A practical method to measure team productivity using DORA and SPACE: output over input, team-level metrics, no leaderboards, no keystroke tracking.

Updated June 12, 2026

Most teams measure the wrong thing. They count activity (hours logged, tickets closed, lines of code, time online) at the individual level, which is exactly the recipe the two most authoritative research frameworks in the field, DORA and SPACE, warn against. Productivity is output relative to input, not input alone, and it can only be measured honestly with a small basket of metrics drawn from several dimensions, measured at the team level, and read alongside qualitative signals. This guide gives you the metric set, the formulas, and the five steps to build a system you can defend.

And here is the part nobody puts on a dashboard: the biggest lever is usually the input side of the ratio. You cannot measure productivity well if your team spends 252% more time in meetings than it used to and nobody kept a record of what those meetings produced.

What measuring productivity actually means (and the trap most teams fall into)

Start with the definition the economists use. The OECD defines productivity as a ratio between the volume of output and the volume of inputs. Labour productivity is output per hour worked. (OECD, as of 2024.) The word that matters is ratio. Hours are an input. Tasks closed are an activity. Neither one is productivity until you put it over something.

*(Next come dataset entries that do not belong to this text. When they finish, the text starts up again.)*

Background: an optimization exercise with open tools, aiming at small area, a short achievable clock period and few clock cycles. Do not read the settings as production practice.
Only simulation tests tie the RTL to the original design; equivalence was not proved.

## flow/config.mk

```make
export PLATFORM = sky130hd
export DESIGN_NAME = rvc_voice
export DESIGN_NICKNAME = rvc_voice
export VERILOG_FILES = /design/flow/design.v
export SDC_FILE = /design/flow/constraint.sdc
export NUM_CORES = 4
export LEC_CHECK = 0
export CAP_MARGIN = 20
export CORE_MARGIN = 2
export CORE_UTILIZATION = 40
export SLEW_MARGIN = 20
```

## flow/constraint.sdc

```tcl
create_clock -name core_clock -period 55.0 [get_ports {clk}]
set_input_delay 11.0000 -clock core_clock [delete_from_list [all_inputs] [get_ports {clk}]]
set_output_delay 11.0000 -clock core_clock [all_outputs]
set_load 0.01 [all_outputs]
```

## flow/design.v

```verilog
module lzc16 (
    input  wire [15:0] x,
    output reg  [3:0]  n           
);
    integer i;
    always @* begin
        n = 4'd0;
        for (i = 0; i < 16; i = i + 1)
            if (x[i]) n = 4'd15 - i[3:0];
    end
endmodule
module lzc28 (
    input  wire [27:0] x,
    output reg  [4:0]  n           
);
    integer i;
    always @* begin
        n = 5'd28;
        for (i = 0; i < 28; i = i + 1)
            if (x[i]) n = 5'd27 - i[4:0];
    end
endmodule
module lzc48 (
    input  wire [47:0] x,
    output reg  [5:0]  n           
);
    integer i;
    always @* begin
        n = 6'd48;
        for (i = 0; i < 48; i = i + 1)
            if (x[i]) n = 6'd47 - i[5:0];
    end
endmodule
module fp32_mul (
    input  wire        sa,
    input  wire [23:0] ma,
    input  wire [8:0]  ea,
    input  wire        sb,
    input  wire [23:0] mb,
    input  wire [8:0]  eb,
    output wire [31:0] y
);
    wire [47:0] prod = ma * mb;
    wire [9:0]  esum = {1'b0, ea} + {1'b0, eb};
    wire        sign = sa ^ sb;
    wire [5:0] lz;
    lzc48 u_lz (.x(prod), .n(lz));
    wire signed [11:0] t   = $signed({2'b0, esum}) - 12'sd127;
    wire               neg = t[11];
    wire        lim   = !neg && ($signed({6'd0, lz}) > t);       
    wire [5:0]  shl   = neg ? 6'd0 : (lim ? t[5:0] : lz);
    wire [11:0] nt    = -t;
    wire [5:0]  shr   = (!neg) ? 6'd0 : ((nt > 12'd49) ? 6'd49 : nt[5:0]);
    wire [47:0] wl    = prod << shl;
    reg  [47:0] wr;
    reg         st_r;
    integer i;
    always @* begin
        wr = prod >> shr;
        st_r = 1'b0;
        for (i = 0; i < 48; i = i + 1)
            if (i < shr) st_r = st_r | prod[i];
    end
    wire [47:0] w      = neg ? wr : wl;
    wire        sub    = neg || lim;                  
    wire [10:0] be     = {1'b0, esum} - 11'd126 - {5'd0, lz};
    wire [7:0]  ef     = sub ? 8'd0 : be[7:0];
    wire        guard  = w[23];
    wire        sticky = (|w[22:0]) | (neg & st_r);
    wire        inc    = guard & (sticky | w[24]);
    wire [30:0] pk     = {ef, w[46:24]} + {30'd0, inc};
    assign y = (prod == 48'd0) ? {sign, 31'd0} : {sign, pk};
endmodule
module fp32_add (
    input  wire [31:0] a,
    input  wire [31:0] b,
    output wire [31:0] y
);
    wire        swap = b[30:0] > a[30:0];
    wire [31:0] big  = swap ? b : a;
    wire [31:0] sml  = swap ? a : b;
    wire [7:0]  ebr  = big[30:23];
    wire [7:0]  esr  = sml[30:23];
    wire [7:0]  eb   = (ebr == 8'd0) ? 8'd1 : ebr;
    wire [7:0]  es   = (esr == 8'd0) ? 8'd1 : esr;
    wire [23:0] mb   = {ebr != 8'd0, big[22:0]};
    wire [23:0] ms   = {esr != 8'd0, sml[22:0]};
    wire [7:0]  d    = eb - es;
    reg  [26:0] al;
    reg         st;
    integer i;
    always @* begin
        al = {ms, 3'b000} >> d;
        st = 1'b0;
        for (i = 0; i < 24; i = i + 1)
            if (i + 3 < d) st = st | ms[i];
        al[0] = al[0] | st;
    end
    wire        sub = big[31] ^ sml[31];
    wire [27:0] sum = sub ? ({1'b0, mb, 3'b000} - {1'b0, al})
                          : ({1'b0, mb, 3'b000} + {1'b0, al});
    wire [4:0]  lz;
    lzc28 u_lz (.x(sum), .n(lz));
    wire        ovf = sum[27];
    wire [8:0]  lzm  = {4'd0, lz} - 9'd1;                  
    wire        lim  = !ovf && (lzm >= {1'b0, eb});         
    wire [4:0]  shl  = ovf ? 5'd0 : (lim ? (eb[4:0] - 5'd1) : lzm[4:0]);
    wire [27:0] wl   = sum << shl;
    wire [26:0] n    = ovf ? {sum[27:2], sum[1] | sum[0]} : wl[26:0];
    wire [8:0]  be   = ovf ? ({1'b0, eb} + 9'd1) : ({1'b0, eb} - lzm);
    wire [7:0]  ef   = lim ? 8'd0 : be[7:0];
    wire        inc  = n[2] & ((|n[1:0]) | n[3]);
    wire [30:0] pk   = {ef, n[25:3]} + {30'd0, inc};
    wire        sgn  = (sum == 28'd0) ? (a[31] & b[31]) : big[31];
    assign y = {sgn, (sum == 28'd0) ? 31'd0 : pk};
endmodule
module rvc_voice (
    input  wire        clk,
    input  wire        rst,           
    input  wire        cmd_valid,
    output wire        cmd_ready,
    input  wire [3:0]  cmd_op,
    input  wire [2:0]  cmd_voice,
    input  wire [31:0] cmd_data,
    output wire [14:0] mem_addr,      
    input  wire [15:0] mem_rdata,     
    output reg         out_valid,
    output reg  [31:0] out_l,
    output reg  [31:0] out_r,
    output reg         rd_valid,
    output reg  [31:0] rd_data
);
    localparam [3:0] OP_WR_VCTRL = 4'd1,
                     OP_WR_VLEN  = 4'd2,
                     OP_WR_VGAIN = 4'd3,
                     OP_WR_VPAN  = 4'd4,
                     OP_TRIGGER  = 4'd5,
                     OP_SAMPLE   = 4'd6,
                     OP_READ     = 4'd7;
    localparam [12:0] MAX_SAMPLES  = 13'd4096;
    localparam [31:0] DECAY_FACTOR = 32'h3F7D70A4;    
    localparam [31:0] DECAY_FLOOR  = 32'h3A800000;    
    localparam [31:0] F_ONE        = 32'h3F800000;
    localparam [3:0] S_IDLE = 4'd0,
                     S_TRG0 = 4'd1,    
                     S_TRG1 = 4'd2,    
                     S_V0   = 4'd3,    
                     S_V1   = 4'd4,    
                     S_V2   = 4'd5,    
                     S_V3   = 4'd6,    
                     S_V4   = 4'd7,    
                     S_V5   = 4'd8,    
                     S_DONE = 4'd9;
    reg  [7:0]  enabled, playing, decay_on;
    reg  [12:0] length    [0:7];
    reg  [11:0] pos       [0:7];
    reg  [30:0] gain      [0:7];      
    reg  [4:0]  pan       [0:7];
    reg  [31:0] decay_amp [0:7];
    reg  [3:0]  state;
    reg  [2:0]  vi;
    reg         rdy;
    reg  [31:0] acc;
    reg  [31:0] prod;
    reg  [14:0] maddr;
    reg  [15:0] x_raw;        
    reg         pend_r;       
    reg         rt_pend;      
    integer k;
    function [31:0] pan_l;
        input [4:0] p;
        case (p)
            5'd0:  pan_l = 32'h3F800000;
            5'd1:  pan_l = 32'h3F7F069E;
            5'd2:  pan_l = 32'h3F7C1C5C;
            5'd3:  pan_l = 32'h3F7746EA;
            5'd4:  pan_l = 32'h3F708FB2;
            5'd5:  pan_l = 32'h3F6803CA;
            5'd6:  pan_l = 32'h3F5DB3D7;
            5'd7:  pan_l = 32'h3F51B3F3;
            5'd8:  pan_l = 32'h3F441B7D;
            5'd9:  pan_l = 32'h3F3504F3;
            5'd10: pan_l = 32'h3F248DBB;
            5'd11: pan_l = 32'h3F12D5E8;
            5'd12: pan_l = 32'h3F000000;
            5'd13: pan_l = 32'h3ED8616C;
            5'd14: pan_l = 32'h3EAF1D44;
            5'd15: pan_l = 32'h3E8483EE;
            5'd16: pan_l = 32'h3E31D0D4;
            5'd17: pan_l = 32'h3DB27EB6;
            default: pan_l = 32'h00000000;
        endcase
    endfunction
    function [30:0] clamp_gain;
        input [31:0] g;
        begin
            if ((g[30:23] == 8'hFF && g[22:0] != 23'd0) || g[31] || g[30:0] == 31'd0)
                clamp_gain = 31'd0;
            else if (g[30:0] >= F_ONE[30:0])
                clamp_gain = F_ONE[30:0];
            else
                clamp_gain = g[30:0];
        end
    endfunction
    wire [31:0] da_v   = decay_amp[vi];
    wire [30:0] gain_v = gain[vi];
    wire [4:0]  pan_v  = pan[vi];
    wire [15:0] x_mag = x_raw[15] ? (~x_raw + 16'd1) : x_raw;
    reg         ma_s;
    reg  [23:0] ma_m;
    reg  [8:0]  ma_e;
    reg  [31:0] mb_f;
    always @* begin
        if (state == S_V0) begin
            ma_s = da_v[31]; ma_m = {da_v[30:23] != 8'd0, da_v[22:0]};
            ma_e = (da_v[30:23] == 8'd0) ? 9'd1 : {1'b0, da_v[30:23]};
        end else if (state == S_IDLE) begin
            ma_s = x_raw[15]; ma_m = {x_mag, 8'd0}; ma_e = 9'd127;
        end else begin
            ma_s = acc[31]; ma_m = {acc[30:23] != 8'd0, acc[22:0]};
            ma_e = (acc[30:23] == 8'd0) ? 9'd1 : {1'b0, acc[30:23]};
        end
        case (state)
            S_V0:    mb_f = DECAY_FACTOR;
            S_V4:    mb_f = pan_l(pan_v);
            S_V5:    mb_f = pan_l(5'd18 - pan_v);
            default: mb_f = {1'b0, gain_v};
        endcase
    end
    wire [31:0] mul_y;
    fp32_mul u_mul (
        .sa(ma_s), .ma(ma_m), .ea(ma_e),
        .sb(mb_f[31]), .mb({mb_f[30:23] != 8'd0, mb_f[22:0]}),
        .eb((mb_f[30:23] == 8'd0) ? 9'd1 : {1'b0, mb_f[30:23]}),
        .y(mul_y)
    );
    wire [3:0]  x_lz;
    lzc16 u_xlz (.x(x_mag), .n(x_lz));
    wire [15:0] x_nrm = x_mag << x_lz;
    wire [31:0] x_f   = (x_raw == 16'd0) ? 32'd0 :
                        {x_raw[15], 8'd127 - {4'd0, x_lz}, x_nrm[14:0], 8'd0};
    reg  [31:0] add_a, add_b;
    always @* begin
        add_a = acc;
        add_b = x_f;
        if (state == S_V5) begin
            add_a = out_l; add_b = prod;
        end else if (pend_r) begin
            add_a = out_r; add_b = prod;
        end
    end
    wire [31:0] add_y;
    fp32_add u_add (.a(add_a), .b(add_b), .y(add_y));
    assign cmd_ready = rdy;
    assign mem_addr  = maddr;
    wire decay_audible = da_v[30:0] > DECAY_FLOOR[30:0];
    wire last_voice    = (vi == 3'd7);
    wire at_end        = ({1'b0, pos[vi]} + 13'd1) == length[vi];
    wire [2:0] vn      = vi + 3'd1;
    wire take          = (state == S_IDLE) && cmd_valid;
    always @(posedge clk) begin
        x_raw <= mem_rdata;
        if (rst) begin
            state     <= S_IDLE;
            rdy       <= 1'b1;
            vi        <= 3'd0;
            out_valid <= 1'b0;
            rd_valid  <= 1'b0;
            pend_r    <= 1'b0;
            rt_pend   <= 1'b0;
            enabled   <= 8'd0;
            playing   <= 8'd0;
            decay_on  <= 8'd0;
            for (k = 0; k < 8; k = k + 1) begin
                length[k]    <= 13'd0;
                pos[k]       <= 12'd0;
                gain[k]      <= F_ONE[30:0];
                pan[k]       <= 5'd9;
                decay_amp[k] <= 32'd0;
            end
        end else begin
            out_valid <= 1'b0;
            rd_valid  <= 1'b0;
            rt_pend   <= 1'b0;
            if (pend_r) begin
                out_r  <= add_y;
                pend_r <= 1'b0;
            end
            case (state)
                S_IDLE: begin
                    if (rt_pend) decay_amp[vi] <= mul_y;
                    maddr <= (cmd_op == OP_SAMPLE) ? {3'd0, pos[0]} : {cmd_voice, pos[cmd_voice]};
                    if (cmd_valid) begin
                        vi <= cmd_voice;
                        case (cmd_op)
                            OP_WR_VCTRL:
                                if (cmd_data[0] && !enabled[cmd_voice] && length[cmd_voice] != 13'd0)
                                    enabled[cmd_voice] <= 1'b1;
                            OP_WR_VLEN:
                                if (!enabled[cmd_voice])
                                    length[cmd_voice] <= (cmd_data > {19'd0, MAX_SAMPLES}) ?
                                                         MAX_SAMPLES : cmd_data[12:0];
                            OP_WR_VGAIN:
                                gain[cmd_voice] <= clamp_gain(cmd_data);
                            OP_WR_VPAN:
                                pan[cmd_voice] <= (cmd_data > 32'd18) ? 5'd18 : cmd_data[4:0];
                            OP_TRIGGER:
                                if (enabled[cmd_voice]) begin
                                    if (!playing[cmd_voice])
                                        playing[cmd_voice] <= 1'b1;
                                    else begin
                                        state <= S_TRG0;
                                        rdy   <= 1'b0;
                                        decay_on[cmd_voice] <= 1'b1;
                                        pos[cmd_voice]      <= 12'd0;
                                    end
                                end
                            OP_SAMPLE: begin
                                vi    <= 3'd0;
                                out_l <= 32'd0;
                                out_r <= 32'd0;
                                state <= S_V0;
                                rdy   <= 1'b0;
                            end
                            OP_READ: begin
                                rd_valid <= 1'b1;
                                case (cmd_data[2:0])
                                    3'd0: rd_data <= {29'd0, decay_on[cmd_voice], playing[cmd_voice],
                                                      enabled[cmd_voice]};
                                    3'd1: rd_data <= {19'd0, length[cmd_voice]};
                                    3'd2: rd_data <= {1'b0, gain[cmd_voice]};
                                    3'd3: rd_data <= {27'd0, pan[cmd_voice]};
                                    3'd4: rd_data <= {20'd0, pos[cmd_voice]};
                                    3'd5: rd_data <= (rt_pend && cmd_voice == vi) ? mul_y
                                                                                  : decay_amp[cmd_voice];
                                    default: rd_data <= 32'd0;
                                endcase
                            end
                            default: ;
                        endcase
                    end
                end
                S_TRG0: state <= S_TRG1;
                S_TRG1: begin
                    rt_pend <= 1'b1;
                    state   <= S_IDLE;
                    rdy     <= 1'b1;
                end
                S_V0: begin
                    acc <= 32'd0;
                    if (!enabled[vi]) begin
                        if (last_voice) state <= S_DONE;
                        else begin
                            vi    <= vn;
                            maddr <= {vn, pos[vn]};
                        end
                    end else begin
                        if (decay_on[vi]) begin
                            if (decay_audible) begin
                                decay_amp[vi] <= mul_y;
                                acc           <= mul_y;    
                            end else begin
                                decay_on[vi]  <= 1'b0;
                            end
                        end
                        state <= S_V1;
                    end
                end
                S_V1: begin
                    if (playing[vi]) state <= S_V2;
                    else if (last_voice) state <= S_DONE;
                    else begin
                        vi    <= vn;
                        maddr <= {vn, pos[vn]};
                        state <= S_V0;
                    end
                end
                S_V2: begin
                    acc   <= add_y;
                    state <= S_V3;
                end
                S_V3: begin
                    acc <= mul_y;
                    if (at_end) begin
                        playing[vi]   <= 1'b0;
                        decay_amp[vi] <= mul_y;
                        decay_on[vi]  <= 1'b1;
                        pos[vi]       <= 12'd0;
                    end else begin
                        pos[vi]       <= pos[vi] + 12'd1;
                    end
                    state <= S_V4;
                end
                S_V4: begin
                    prod  <= mul_y;
                    state <= S_V5;
                end
                S_V5: begin
                    out_l  <= add_y;
                    prod   <= mul_y;
                    pend_r <= 1'b1;
                    if (last_voice) state <= S_DONE;
                    else begin
                        vi    <= vn;
                        maddr <= {vn, pos[vn]};
                        state <= S_V0;
                    end
                end
                S_DONE: begin
                    out_valid <= 1'b1;
                    state     <= S_IDLE;
                    rdy       <= 1'b1;
                end
                default: begin
                    state <= S_IDLE;
                    rdy   <= 1'b1;
                end
            endcase
        end
    end
endmodule
```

That single confusion sits underneath a much bigger problem. Microsoft's 2022 Work Trend Index found that only 12% of leaders say they have full confidence their team is productive, even though 85% of leaders say the shift to hybrid work made that confidence hard to come by. Meanwhile 87% of employees report they are productive at work. (Microsoft WTI, as of 2022-09-22.) Microsoft named the gap "productivity paranoia." Leaders cannot see the work, so they reach for the thing they can see, which is activity, and activity is the worst proxy on the list.

12%
of leaders are fully confident their team is productive
87%
of employees report they are productive at work
53%
of managers report they are already burned out
The productivity-paranoia gap Microsoft Work Trend Index, Hybrid Work Is Just Work, 2022-09-22

So the thesis is simple. Stop counting activity at the individual level. Measure outcomes across multiple dimensions at the team level, and triangulate the numbers against what people actually tell you. The rest of this post is how.

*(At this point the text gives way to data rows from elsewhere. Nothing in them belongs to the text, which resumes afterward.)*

Source: an optimization exercise on an open RTL-to-GDS flow (aim: small area, a short achievable clock period and few clock cycles per item). Production flows keep margins and buffers that such runs may drop.
Only simulation tests tie the RTL to the original design; equivalence was not proved.

Setup of alpha:
// flex_bch
module flex_bch (
    input  wire        clk,
    input  wire        rst,
    input  wire        in_valid,
    output wire        in_ready,
    input  wire        in_op,
    input  wire [31:0] in_word,
    output wire        out_valid,
    input  wire        out_ready,
    output wire [31:0] out_word,
    output wire        out_ok,
    output wire [1:0]  out_nfix
);
    wire [4:0] s1, s3;
    wire [9:0] e;            
    wire xn31 = in_word[4] ^ in_word[15];
    wire xn32 = in_word[22] ^ in_word[25];
    wire xn33 = in_word[6] ^ in_word[14];
    wire xn34 = in_word[2] ^ in_word[11];
    wire xn35 = in_word[16] ^ in_word[17];
    wire xn36 = in_word[5] ^ in_word[7];
    wire xn37 = in_word[21] ^ in_word[24];
    wire xn38 = in_word[3] ^ in_word[12];
    wire xn39 = xn31 ^ xn34;
    wire xn40 = in_word[8] ^ in_word[23];
    wire xn41 = in_word[1] ^ in_word[27];
    wire xn42 = in_word[0] ^ in_word[26];
    wire xn43 = in_word[13] ^ in_word[19];
    wire xn44 = in_word[10] ^ in_word[18];
    wire xn45 = xn38 ^ xn43;
    wire xn46 = xn32 ^ xn36;
    wire xn47 = xn35 ^ xn44;
    wire xn48 = xn33 ^ xn37;
    wire xn49 = in_word[14] ^ in_word[16];
    wire xn50 = in_word[9] ^ in_word[20];
    wire xn51 = in_word[5] ^ in_word[21];
    wire xn52 = in_word[1] ^ in_word[30];
    wire xn53 = xn31 ^ xn51;
  ...
For scale: roughly 620 cells after synthesis, roughly 74 I/O pins, roughly 0.0053 mm2 of cells after synthesis.
clock: 8.0 ns
lec_check: 0
cap_margin: 20
core_margin: 2
core_utilization: 50
cts_buf_list: sky130_fd_sc_hd__clkbuf_4 sky130_fd_sc_hd__clkbuf_8
place_density: 0.8
setup_slack_margin: 3.5
slew_margin: 20
standard.sh (not shown) runs the stock make flow with config.mk's settings and CLKGATE_MAP_FILE= SYNTH_SCRIPT=/design/flow/synth_recipe.tcl, a recipe that flattens the netlist after the stock synthesis.
==> flow/flow/run.sh <==
#!/bin/bash
# Layout: the standard flow (ORFS synthesis, floorplan, power grid, place, CTS,
# route) with two changes:
#  - the half/full adder cells and the 3-input XOR/XNOR cells are added to the
#    platform's don't-use list, so Yosys's adder extraction leaves the XOR logic to
#    ABC, which maps it into faster 2-input gates;
#  - the port buffers are buf_2 cells instead of the delay cells buffer_ports picks.
# Registers are untouched: same names and cell types as the standard synthesis.
# ORFS writes each step's log to orfs/logs/; make's output goes to standard.log.
set -euo pipefail
export BUFFER_PORTS_ARGS="-buffer_cell sky130_fd_sc_hd__buf_2"
PLATFORM_DONT_USE=$(make -s -C "$FLOW_HOME" DESIGN_CONFIG="$PWD/config.mk" WORK_HOME="$PWD/orfs_q" print-DONT_USE_CELLS 2>/dev/null | sed -n 's/^DONT_USE_CELLS *: *//p')
rm -rf orfs_q
EXTRA=""
for c in ha_1 ha_2 ha_4 fa_1 fa_2 fa_4 xor3_1 xor3_2 xor3_4 xnor3_1 xnor3_2 xnor3_4; do
  EXTRA="$EXTRA sky130_fd_sc_hd__$c"
done
echo "DONT_USE_CELLS=$PLATFORM_DONT_USE$EXTRA" > dont_use.log
bash standard.sh "DONT_USE_CELLS=$PLATFORM_DONT_USE$EXTRA" finish > standard.log 2>&1
Testbench counts of alpha, summed over its fixed seeds: cycles 4,808, items 4,800.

This is the measurement half of the job. If you also want the levers that move the numbers, read how to improve team collaboration and, for distributed teams, how to manage remote teams. This guide stays on the question of what to count and how not to fool yourself.

Why activity metrics backfire: Goodhart's Law

In 1975 the economist Charles Goodhart gave us the law that explains most failed metrics programs: when a measure becomes a target, it ceases to be a good measure. (Splunk on Goodhart's Law, as of 2024.) The moment you score a team on an activity number, people optimize the number, not the work.

It plays out the same way every time:

  • Lines of code or commits. Engineers write more code than the problem needs, or split one change into ten commits.
  • Tickets closed. People close trivial tickets and avoid the hard, important one that would dent the count.
  • Hours logged. Timesheets get padded to hit a utilization target, and the busiest-looking week becomes the least honest one.
  • Time online or keystrokes. Mouse jigglers exist for a reason. You measure presence and get theater.

Activity monitoring (keystrokes, online status, screen time) feels like measurement, but it does not reflect actual productivity, and it deepens the burnout that already hits 48% of employees and 53% of managers. Productivity paranoia plus monitoring is a doom loop: you spook people, they perform busyness, your numbers get worse, you monitor harder. Do not build your system on surveillance, and never publish an individual leaderboard.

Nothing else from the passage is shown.